The State of our Nation
2010 has not begun well for the leopard in South Africa, and
especially not in its Eastern Cape Province. Neither has it done
so for any other top predator species, worldwide, nor for that
matter any of our biodiversity. Cultural pursuits, with its
accompanying regalia as above, do not help such matters.
-
2000 years ago more than a
million lion roamed Africa, in the 1940 this number was
around 450 000, and today it is estimated that 20 000 remain
as free ranging top predators! (2010, National Geographic)
-
3 200 tigers are estimated to
remain in the wilds today, half of what remained a decade
ago (2010, BBC). This is the so-called year of the tiger,
and it may in fact be one of the last for the species. There
are reports of a continued decline in these animals' numbers
in the wild, both as a result of habitat destruction and
direct persecution.

©AFP
Apt artwork for the year of the tiger, by artist Cai Quo-qiang!?
-
We can speak equally of
cheetah, hyenas, snow leopards, clouded leopards,
orang-utans, gorillas, chimpanzees, the wolf, and many other
species.
These statistical trends can be
repeated for most species occupying the apex of the food pyramid
and many on other trophic levels, yet the cavalier and arrogant
behaviour towards our natural world continues. While researchers
and project managers, by the nature of their work, are only ever
regionally active, when the global plight of our ecosystems is
considered, the situation looks dire. While habitat loss and
competition for resources are the measurable variables involved,
the intangible and in our opinion the drivers to this are human
attitudes, a lack of ethics, greed and cultural pursuits. This
happens while many government and conservation bodies rush
headlong on the "politically correct" and "never on a Sunday"
kind of approach to issues, with their glossy publications,
roundtable "stakeholder" meetings and big budgets, and little
action to conserve these species. Indeed it would appear that we
are on a path to oblivion, but certainly will be if ordinary
decent folk don‘t mobilise and speak out against this madness.
There are also many committed conservationists worthy of support
and encouragement, make it your business to do so.
Regionally, our recent research indicates that only 30-35
individual territorially dominant leopards remain in the 300 000
ha Baviaanskloof mega-reserve, Eastern Cape, South Africa, yet
some individuals in the region continue to relentlessly
targeting and killing them, and in the cases assisted by state
officials. Few are willing to speak out against this cultural
arrogance for fear of victimization.
Global black market trade in wildlife products is estimated at
US $10 billion annually (2010, World Bank). Further too, South
Africa boasted last week about a massive US$300 million trade
deal with China exporting, amongst other products, depleted or
threatened species in fish and abalone exports to China.

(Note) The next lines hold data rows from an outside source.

module alu_arbiter #(
  parameter int Ancho = 4
) (
  input  logic             clk,
  input  logic             rst_n,
  input  logic             req0_valid,
  output logic             req0_ready,
  input  logic [Ancho-1:0] req0_a,
  input  logic [Ancho-1:0] req0_b,
  input  logic [3:0]       req0_op,
  input  logic             req0_flagin,
  input  logic             req1_valid,
  output logic             req1_ready,
  input  logic [Ancho-1:0] req1_a,
  input  logic [Ancho-1:0] req1_b,
  input  logic [3:0]       req1_op,
  input  logic             req1_flagin,
  output logic             rsp_valid,
  input  logic             rsp_ready,
  output logic             rsp_id,
  output logic [Ancho-1:0] rsp_result,
  output logic             rsp_flags,
  output logic             rsp_zero,
  output logic             rsp_err
`ifdef ALU_ARB_STATS_EN
  ,
  output logic [7:0]       grant_cnt0,
  output logic [7:0]       grant_cnt1
`endif
);

  typedef enum logic [1:0] {
    IDLE = 2'd0,
    EXEC = 2'd1,
    RESP = 2'd2
  } state_t;

  state_t           state;
  logic             last_grant;
  logic [Ancho-1:0] cap_a;
  logic [Ancho-1:0] cap_b;
  logic [3:0]       cap_op;
  logic             cap_flagin;
  logic             cap_id;

  logic             grant;
  logic             grant_id;
  logic [Ancho-1:0] alu_result;
  logic             alu_flags;
  logic             alu_zero;
  logic             op_legal;

  // Arbitration. On contention, the requester that was not served last wins.
  // A lone requester always wins. rst_n is included so that no ready pulse
  // can leak while reset is asserted.
  always_comb begin
    grant_id = 1'b0;
    if (req0_valid && req1_valid) begin
      grant_id = ~last_grant;
    end else begin
      grant_id = req1_valid;
    end
    grant      = rst_n && (state == IDLE) && !rsp_valid && (req0_valid || req1_valid);
    req0_ready = grant && !grant_id;
    req1_ready = grant && grant_id;
  end

  assign op_legal = (cap_op <= 4'h9);

  alu_arbiter_alu #(
    .Ancho(Ancho)
  ) u_alu (
    .a          (cap_a),
    .b          (cap_b),
    .op         (cap_op),
    .flagin     (cap_flagin),
    .alu_result (alu_result),
    .alu_flags  (alu_flags),
    .z          (alu_zero)
  );

  always_ff @(posedge clk or negedge rst_n) begin
    if (!rst_n) begin
      state      <= IDLE;
      last_grant <= 1'b1;
      cap_a      <= '0;
      cap_b      <= '0;
      cap_op     <= '0;
      cap_flagin <= 1'b0;
      cap_id     <= 1'b0;
      rsp_valid  <= 1'b0;
      rsp_id     <= 1'b0;
      rsp_result <= '0;
      rsp_flags  <= 1'b0;
      rsp_zero   <= 1'b0;
      rsp_err    <= 1'b0;
    end else begin
      unique case (state)
        IDLE: begin
          if (grant) begin
            cap_a      <= grant_id ? req1_a      : req0_a;
            cap_b      <= grant_id ? req1_b      : req0_b;
            cap_op     <= grant_id ? req1_op     : req0_op;
            cap_flagin <= grant_id ? req1_flagin : req0_flagin;
            cap_id     <= grant_id;
            last_grant <= grant_id;
            state      <= EXEC;
          end
        end
        EXEC: begin
          rsp_id    <= cap_id;
          rsp_valid <= 1'b1;
          if (op_legal) begin
            rsp_result <= alu_result;
            rsp_flags  <= alu_flags;
            rsp_zero   <= alu_zero;
            rsp_err    <= 1'b0;
          end else begin
            // Illegal opcodes bypass the ALU and report a zero result.
            rsp_result <= '0;
            rsp_flags  <= 1'b0;
            rsp_zero   <= 1'b1;
            rsp_err    <= 1'b1;
          end
          state <= RESP;
        end
        RESP: begin
          if (rsp_ready) begin
            rsp_valid <= 1'b0;
            state     <= IDLE;
          end
        end
        default: begin
          rsp_valid <= 1'b0;
          state     <= IDLE;
        end
      endcase
    end
  end

`ifdef ALU_ARB_STATS_EN
  always_ff @(posedge clk or negedge rst_n) begin
    if (!rst_n) begin
      grant_cnt0 <= 8'h00;
      grant_cnt1 <= 8'h00;
    end else begin
      if (req0_ready && (grant_cnt0 != 8'hFF)) begin
        grant_cnt0 <= grant_cnt0 + 8'h01;
      end
      if (req1_ready && (grant_cnt1 != 8'hFF)) begin
        grant_cnt1 <= grant_cnt1 + 8'h01;
      end
    end
  end
`endif

endmodule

This newsletter is overdue, but follows more than 6 months of
our private investigations in our region, and failed attempts at
getting government action on various matters. This newsletter
thus tells the story of the state of our nation, from the
interests of conservation. It reflects symptoms of a terminal
disease in our society.

Ewald Gerber (a farmer in the
Langkloof near Joubertina, Tel 042 273 1739) is reported to have
illegally killed this female leopard on 10 October 2009. He was
reportedly accompanied on this illegal hunt by Quinton and
Marlene Horak (Tel 076 734 3946, email: qhorak@gamail.com),
Herman Ferreira (a policeman from Paterson police station). Also
accompanying them was Ewald Schreiber, Mackie Schreiber (both of
Joubertina), a farm labourer of Ewald Gerber and another
off-duty policemen (also from Paterson Police station whose name
is not known to us) as well as a child of one of the policemen.

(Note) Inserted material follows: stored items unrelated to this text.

**config.mk**
```make
export PLATFORM = sky130hd
export DESIGN_NAME = unidade_controle_multiciclo_flat
export DESIGN_NICKNAME = d
export VERILOG_FILES = /design/src/rtl/unidade_controle_multiciclo_if.sv /design/src/rtl/unidade_controle_multiciclo.sv /design/src/flat_wrapper.sv
export SDC_FILE = /design/constraint.sdc
export NUM_CORES = 1
export LEC_CHECK = 0
export CAP_MARGIN = 25
export CORE_ASPECT_RATIO = 2
export CORE_MARGIN = 5
export CORE_UTILIZATION = 25
export CTS_BUF_LIST = sky130_fd_sc_hd__clkbuf_2
export DETAILED_ROUTE_END_ITERATION = 16
export SYNTH_ARGS = -nofsm -noshare
export SYNTH_HDL_FRONTEND = slang
export SYNTH_SLANG_ARGS = --single-unit
```
**constraint.sdc**
```tcl
create_clock -name clock -period 2.3 [get_ports clock]
set_input_delay 0.46 -clock clock [delete_from_list [all_inputs] [get_ports clock]]
set_output_delay 0.46 -clock clock [all_outputs]
set_load 0.005 [all_outputs]
```
<file path="config.mk">
export PLATFORM = sky130hd
export DESIGN_NAME = issue_sd_cmd_gen
export DESIGN_NICKNAME = d
export VERILOG_FILES = /design/src/rtl/sd_host_pkg.sv /design/src/rtl/sd_wait_cntr.sv /design/src/rtl/issue_sd_cmd_gen.sv
export SDC_FILE = /design/constraint.sdc
export NUM_CORES = 1
export LEC_CHECK = 0
export ABC_CLOCK_PERIOD_IN_PS = 1500
export CAP_MARGIN = 40
export CORE_ASPECT_RATIO = 0.5
export CORE_MARGIN = 3
export CORE_UTILIZATION = 31
export DETAILED_ROUTE_END_ITERATION = 12
export GPL_ROUTABILITY_DRIVEN = 0
export PLACE_DENSITY = 0.77
export REMOVE_ABC_BUFFERS = 1
export SETUP_SLACK_MARGIN = 0.02
export SYNTH_ARGS = -nofsm -noshare
export SYNTH_HDL_FRONTEND = slang
export SYNTH_SLANG_ARGS = --single-unit
</file>
<file path="constraint.sdc">
create_clock -name clk -period 1.5 [get_ports clk]
set_input_delay 0.15 -clock clk [delete_from_list [all_inputs] [get_ports clk]]
set_output_delay 0.15 -clock clk [all_outputs]
set_load 0.02 [all_outputs]
</file>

The leopard was reportedly hunted with dogs and shot once the
dogs chased the cat into a tree. This was an illegal hunt.
This is the 30th known kill of a leopard in the region since
November 2002. (Probably only 50% of these kills are ever
reported.) A further 2 leopards have been rumoured to have been
killed since this event in October 2009 in the same area, all
reportedly at the instigation of Ewald Gerber, who has a pack of
hunting dogs for this purpose. He has boasted killing 40
leopards in this area over the years - he calls it the "national
sport of the Kougas". This barbarism happened in spite of Mr
Gerber, at the cost of the Landmark Foundation (R16 000), having
all his sheep collared with protective Dead Stop collars and
compensation offered for confirmed leopard depredation losses.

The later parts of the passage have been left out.